Alice has measured the hemoglobin levels of 200 people. If the data follows a normal distribution with a mean of 10 and a standard deviation of 1, what can you conclude?
Among several other possible conclusions, you can say that about 2/3 of the 200 will be between 9 and 11, and about 95% will be between 8 and 12.
To draw conclusions about the hemoglobin levels, we need to examine the given information and apply statistical concepts. In this case, we are provided with the following information:
- The data follows a normal distribution.
- The mean (also referred to as the average) of the data is 10.
- The standard deviation (SD) is 1.
Based on this information, we can make the following conclusions:
1. Central Tendency: The mean (average) hemoglobin level for the 200 people is 10. This suggests that, on average, the hemoglobin level is around 10.
2. Spread or Dispersion: The standard deviation (SD) of 1 indicates how much the individual hemoglobin values tend to deviate from the mean. A smaller standard deviation suggests less variability or dispersion in the data. In this case, a standard deviation of 1 suggests that most of the hemoglobin values are close to the mean of 10.

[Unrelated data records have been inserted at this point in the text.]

File: config.mk
export PLATFORM = sky130hd
export DESIGN_NAME = instDecode
export DESIGN_NICKNAME = d
export VERILOG_FILES = /design/src/hdl/cpuPkg.sv /design/src/hdl/instDecode.sv
export SDC_FILE = /design/constraint.sdc
export NUM_CORES = 1
export LEC_CHECK = 0
export BUFFER_PORTS_ARGS = -buffer_cell sky130_fd_sc_hd__buf_2
export CORE_MARGIN = 4
export CORE_UTILIZATION = 32
export DETAILED_ROUTE_END_ITERATION = 10
export PLACE_DENSITY_LB_ADDON = 0.2
export SYNTH_ARGS = -nofsm -noshare
export SYNTH_HDL_FRONTEND = slang
export SYNTH_SLANG_ARGS = --single-unit
export TNS_END_PERCENT = 1
File: constraint.sdc
create_clock -name vclk -period 1.9
set_input_delay 0.19 -clock vclk [all_inputs]
set_output_delay 0.19 -clock vclk [all_outputs]
set_load 0.01 [all_outputs]
===== config.mk =====
export PLATFORM = sky130hd
export DESIGN_NAME = dataMem
export DESIGN_NICKNAME = d
export VERILOG_FILES = /design/src/hdl/cpuPkg.sv /design/src/hdl/dataMem.sv
export SDC_FILE = /design/constraint.sdc
export NUM_CORES = 2
export LEC_CHECK = 0
export ABC_AREA = 1
export BUFFER_PORTS_ARGS = -buffer_cell sky130_fd_sc_hd__buf_2
export CORE_ASPECT_RATIO = 1.75
export CORE_MARGIN = 2
export CORE_UTILIZATION = 45
export DETAILED_ROUTE_END_ITERATION = 8
export SLEW_MARGIN = 40
export SYNTH_ARGS = -nofsm -noshare
export SYNTH_HDL_FRONTEND = slang
export SYNTH_SLANG_ARGS = --single-unit

===== constraint.sdc =====
create_clock -name CLK -period 6.1 [get_ports CLK]
set_input_delay 0.61 -clock CLK [delete_from_list [all_inputs] [get_ports CLK]]
set_output_delay 0.61 -clock CLK [all_outputs]
set_load 0.01 [all_outputs]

3. Normal Distribution: Since the data follows a normal distribution, we can use the properties of a normal distribution to make further conclusions. For example:
a. Approximate Percentiles: Knowing that the data is normally distributed, we can estimate the percentage of people with hemoglobin levels within specific ranges. For instance, about 68% of the individuals (approximately one standard deviation on either side of the mean) would have hemoglobin levels between 9 and 11.

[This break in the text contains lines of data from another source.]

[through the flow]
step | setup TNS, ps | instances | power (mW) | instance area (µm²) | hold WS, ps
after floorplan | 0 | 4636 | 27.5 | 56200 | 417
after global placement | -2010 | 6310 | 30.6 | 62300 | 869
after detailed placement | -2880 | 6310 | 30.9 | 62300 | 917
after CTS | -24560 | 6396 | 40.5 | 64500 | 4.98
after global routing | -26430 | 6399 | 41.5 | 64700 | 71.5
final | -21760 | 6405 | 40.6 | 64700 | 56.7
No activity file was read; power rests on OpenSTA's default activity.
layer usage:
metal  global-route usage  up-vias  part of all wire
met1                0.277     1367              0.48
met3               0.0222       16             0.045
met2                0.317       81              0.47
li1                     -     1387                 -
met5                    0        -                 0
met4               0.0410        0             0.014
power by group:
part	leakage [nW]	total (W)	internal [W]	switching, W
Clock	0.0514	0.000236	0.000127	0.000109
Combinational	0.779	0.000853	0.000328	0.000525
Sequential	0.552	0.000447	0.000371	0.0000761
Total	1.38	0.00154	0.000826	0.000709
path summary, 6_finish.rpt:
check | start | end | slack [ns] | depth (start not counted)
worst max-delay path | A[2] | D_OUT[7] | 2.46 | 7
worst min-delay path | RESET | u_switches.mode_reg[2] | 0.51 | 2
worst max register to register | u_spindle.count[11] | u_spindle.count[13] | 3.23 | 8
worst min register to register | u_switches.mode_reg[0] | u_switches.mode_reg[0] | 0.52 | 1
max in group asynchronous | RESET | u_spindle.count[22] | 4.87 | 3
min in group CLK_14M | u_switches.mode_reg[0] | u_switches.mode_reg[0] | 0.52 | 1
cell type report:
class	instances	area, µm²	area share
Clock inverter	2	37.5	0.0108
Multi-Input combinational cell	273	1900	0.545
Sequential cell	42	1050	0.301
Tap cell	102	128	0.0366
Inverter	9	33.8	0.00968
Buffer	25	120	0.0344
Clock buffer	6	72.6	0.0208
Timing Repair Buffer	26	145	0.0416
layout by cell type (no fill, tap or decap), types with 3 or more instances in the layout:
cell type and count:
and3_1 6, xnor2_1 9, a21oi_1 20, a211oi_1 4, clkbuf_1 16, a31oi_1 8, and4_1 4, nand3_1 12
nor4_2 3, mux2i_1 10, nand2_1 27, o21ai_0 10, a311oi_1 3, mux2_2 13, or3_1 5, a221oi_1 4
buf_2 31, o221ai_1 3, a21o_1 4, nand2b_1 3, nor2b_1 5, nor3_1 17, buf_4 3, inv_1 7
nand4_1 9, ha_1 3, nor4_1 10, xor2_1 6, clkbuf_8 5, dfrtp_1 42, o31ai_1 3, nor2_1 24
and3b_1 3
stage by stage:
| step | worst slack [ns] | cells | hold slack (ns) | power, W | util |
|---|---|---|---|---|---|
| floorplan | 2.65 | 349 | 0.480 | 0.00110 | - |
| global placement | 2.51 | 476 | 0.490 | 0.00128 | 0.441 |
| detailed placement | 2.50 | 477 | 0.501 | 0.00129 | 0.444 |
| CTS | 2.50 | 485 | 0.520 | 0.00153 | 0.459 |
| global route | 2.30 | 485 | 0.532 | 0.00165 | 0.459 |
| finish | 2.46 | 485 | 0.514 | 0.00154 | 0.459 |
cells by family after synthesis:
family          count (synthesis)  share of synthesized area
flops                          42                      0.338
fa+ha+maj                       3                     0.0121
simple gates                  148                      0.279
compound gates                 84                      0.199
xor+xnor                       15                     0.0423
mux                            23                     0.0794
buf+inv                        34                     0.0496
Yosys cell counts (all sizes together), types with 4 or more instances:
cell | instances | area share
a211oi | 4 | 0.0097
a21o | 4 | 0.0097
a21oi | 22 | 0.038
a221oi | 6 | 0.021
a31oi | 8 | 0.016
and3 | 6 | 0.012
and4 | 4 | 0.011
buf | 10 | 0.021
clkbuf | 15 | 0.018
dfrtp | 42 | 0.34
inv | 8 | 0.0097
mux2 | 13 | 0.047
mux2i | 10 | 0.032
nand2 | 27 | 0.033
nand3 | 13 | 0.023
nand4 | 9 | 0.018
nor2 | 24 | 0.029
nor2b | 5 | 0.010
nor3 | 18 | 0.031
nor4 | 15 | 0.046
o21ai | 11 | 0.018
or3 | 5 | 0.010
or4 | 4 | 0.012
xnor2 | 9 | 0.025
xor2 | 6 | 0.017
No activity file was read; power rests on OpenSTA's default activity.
`src/verilog/icache_pkg.sv`:
```
// shared types of the instruction cache
// physical address equals virtual address, no MMU in front of the cache
// tags travel as full addresses with the index and offset bits cleared
package icache_pkg;

  localparam int unsigned XLEN = 32;

  // ======================================================================
  // plain vectors
  // ======================================================================
  typedef logic [XLEN-1:0] addr_t;
  typedef logic [XLEN-1:0] instr_t;

  // ======================================================================
  // fetch port
  // ======================================================================
  typedef struct packed {
    addr_t vaddr;
  } fetch_req_t;

  // adef flags a misaligned fetch, instr is zero then
  typedef struct packed {
    addr_t  vaddr;
    instr_t instr;
    logic   adef;
  } fetch_rsp_t;

  // ======================================================================
  // memory read channels
  // ======================================================================
  // line aligned incrementing burst, len is beats minus one
  typedef struct packed {
    addr_t      addr;
    logic [7:0] len;
  } mem_ar_t;

  typedef struct packed {
    instr_t data;
    logic   last;
  } mem_r_t;

endpackage

```
`src/verilog/icache_ctrl.sv`:
```
// stage 1 register, refill FSM and array write control
// one fetch in flight, a hit answers one cycle after its array read
// a flush drops stage 1, a running burst drains without an install
`timescale 1ns/100ps

module icache_ctrl #(
  parameter int WAY_NUM    = 4,
  parameter int SET_NUM    = 16,
  parameter int LINE_WORDS = 4
) (
  input  logic                         clk,
  input  logic                         rst_n,
  input  logic                         req_valid_i,
  input  icache_pkg::fetch_req_t       req_i,
  output logic                         req_ready_o,
  output logic                         rsp_valid_o,
  output icache_pkg::fetch_rsp_t       rsp_o,
  input  logic                         rsp_ready_i,
  input  logic                         inv_valid_i,
  input  logic [$clog2(SET_NUM)-1:0]   inv_idx_i,
  output logic                         inv_ready_o,
  input  logic                         flush_i,
  output logic                         ar_valid_o,
  output icache_pkg::mem_ar_t          ar_o,
  input  logic                         ar_ready_i,
  input  logic                         r_valid_i,
  input  logic                         r_last_i,
  output logic                         r_ready_o,
  input  logic                         hit_i,
  input  icache_pkg::instr_t           hit_word_i,
  input  logic                         line_done_i,
  input  logic [$clog2(WAY_NUM)-1:0]   victim_i,
  output logic [$clog2(SET_NUM)-1:0]   rd_idx_o,
  output logic [$clog2(SET_NUM)-1:0]   wr_idx_o,
  output logic [WAY_NUM-1:0]           tag_we_o,
  output logic [WAY_NUM-1:0]           valid_we_o,
  output logic                         valid_wdata_o,
  output logic [WAY_NUM-1:0]           data_we_o,
  output icache_pkg::addr_t            wr_tag_o,
  output logic                         plru_hit_o,
  output logic                         plru_fill_o,
  output logic [$clog2(LINE_WORDS)-1:0] s1_offset_o
);

  localparam int WAY_W   = $clog2(WAY_NUM);
  localparam int IDX_LSB = $clog2(LINE_WORDS) + 2;
  localparam int TAG_LSB = IDX_LSB + $clog2(SET_NUM);

  typedef enum logic [1:0] {
    IDLE,
    MISS,
    REFILL
  } state_e;

  state_e                 state_q;
  logic                   s1_valid_q;
  logic                   s1_done_q;
  icache_pkg::fetch_req_t s1_req_q;
  icache_pkg::instr_t     s1_instr_q;

  logic s1_adef, lookup, lk_done, lk_miss;
  logic s1_free, inv_fire, req_fire, fill;

  // ====================================================================
  // stage 1 decisions
  // ====================================================================
  assign s1_adef = |s1_req_q.vaddr[1:0];
  // array outputs belong to the stage 1 set only while nothing has answered yet
  assign lookup  = s1_valid_q && !s1_done_q && state_q == IDLE;
  assign lk_done = lookup && (hit_i || s1_adef);
  assign lk_miss = lookup && !hit_i && !s1_adef;

  assign s1_free     = (!s1_valid_q || (s1_done_q && rsp_ready_i)) && state_q == IDLE;
  // invalidate wins over a fetch in the same cycle
  assign inv_ready_o = s1_free;
  assign req_ready_o = s1_free && !inv_valid_i && !flush_i;
  assign inv_fire    = inv_valid_i && inv_ready_o;
  assign req_fire    = req_valid_i && req_ready_o;

  assign rsp_valid_o = s1_done_q;
  assign rsp_o = '{vaddr: s1_req_q.vaddr, instr: s1_instr_q, adef: s1_adef};

  always_ff @(posedge clk or negedge rst_n) begin
    if (!rst_n) begin
      s1_valid_q <= 1'b0;
      s1_done_q  <= 1'b0;
    end else if (flush_i) begin
      s1_valid_q <= 1'b0;
      s1_done_q  <= 1'b0;
    end else if (s1_free) begin
      s1_valid_q <= req_fire;
      s1_done_q  <= 1'b0;
    end else if (lk_done) begin
      s1_done_q  <= 1'b1;
    end
  end

  always_ff @(posedge clk) begin
    if (req_fire) begin
      s1_req_q <= req_i;
    end
    if (lk_done) begin
      s1_instr_q <= s1_adef ? '0 : hit_word_i;
    end
  end

  // ====================================================================
  // refill FSM
  // ====================================================================
  always_ff @(posedge clk or negedge rst_n) begin
    if (!rst_n) begin
      state_q <= IDLE;
    end else begin
      case (state_q)
        IDLE:    if (lk_miss && !flush_i) state_q <= MISS;
        MISS:    if (ar_ready_i) state_q <= REFILL;
        REFILL:  if (r_valid_i && r_last_i) state_q <= IDLE;
        default: state_q <= IDLE;
      endcase
    end
  end

  assign ar_valid_o = state_q == MISS;
  assign ar_o = '{addr: {s1_req_q.vaddr[31:IDX_LSB], {IDX_LSB{1'b0}}},
                  len:  8'(LINE_WORDS - 1)};
  assign r_ready_o  = state_q == REFILL;

  // ====================================================================
  // array control
  // ====================================================================
  // a flushed request leaves s1 empty, so its line is never installed
  assign fill = state_q == REFILL && line_done_i && s1_valid_q;

  assign rd_idx_o      = s1_free ? req_i.vaddr[TAG_LSB-1:IDX_LSB]
                                 : s1_req_q.vaddr[TAG_LSB-1:IDX_LSB];
  assign wr_idx_o      = inv_fire ? inv_idx_i : s1_req_q.vaddr[TAG_LSB-1:IDX_LSB];
  assign valid_wdata_o = !inv_fire;
  assign wr_tag_o      = {s1_req_q.vaddr[31:TAG_LSB], {TAG_LSB{1'b0}}};
  assign s1_offset_o   = s1_req_q.vaddr[IDX_LSB-1:2];
  assign plru_hit_o    = lookup && hit_i && !s1_adef;
  assign plru_fill_o   = fill;

  always_comb begin
    for (int i = 0; i < WAY_NUM; i++) begin
      tag_we_o[i]   = fill && victim_i == WAY_W'(i);
      data_we_o[i]  = fill && victim_i == WAY_W'(i);
      // invalidate clears every way of the set
      valid_we_o[i] = inv_fire || tag_we_o[i];
    end
  end

  a_ar_hold: assert property (@(posedge clk) disable iff (!rst_n)
    ar_valid_o && !ar_ready_i |=> ar_valid_o && $stable(ar_o))
    else $error("icache_ctrl: AR request dropped or changed before ready");

  a_no_rsp_in_refill: assert property (@(posedge clk) disable iff (!rst_n)
    state_q == REFILL |-> !rsp_valid_o)
    else $error("icache_ctrl: response raised during refill");

endmodule

```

b. Outliers: Extreme values that deviate significantly from the mean might be considered outliers. Using the normal distribution properties, we can identify and investigate if any values fall outside a certain range. However, since no specific range is provided, we cannot determine if there are any outliers in this case.
4. Sample Size: The fact that 200 people were measured indicates a relatively large sample size. With a larger sample size, our conclusions and estimates are generally more reliable and representative of the larger population.
It's important to note that these conclusions are specific to the information provided. Additional analyses or specific research questions may require further statistical tests or considerations.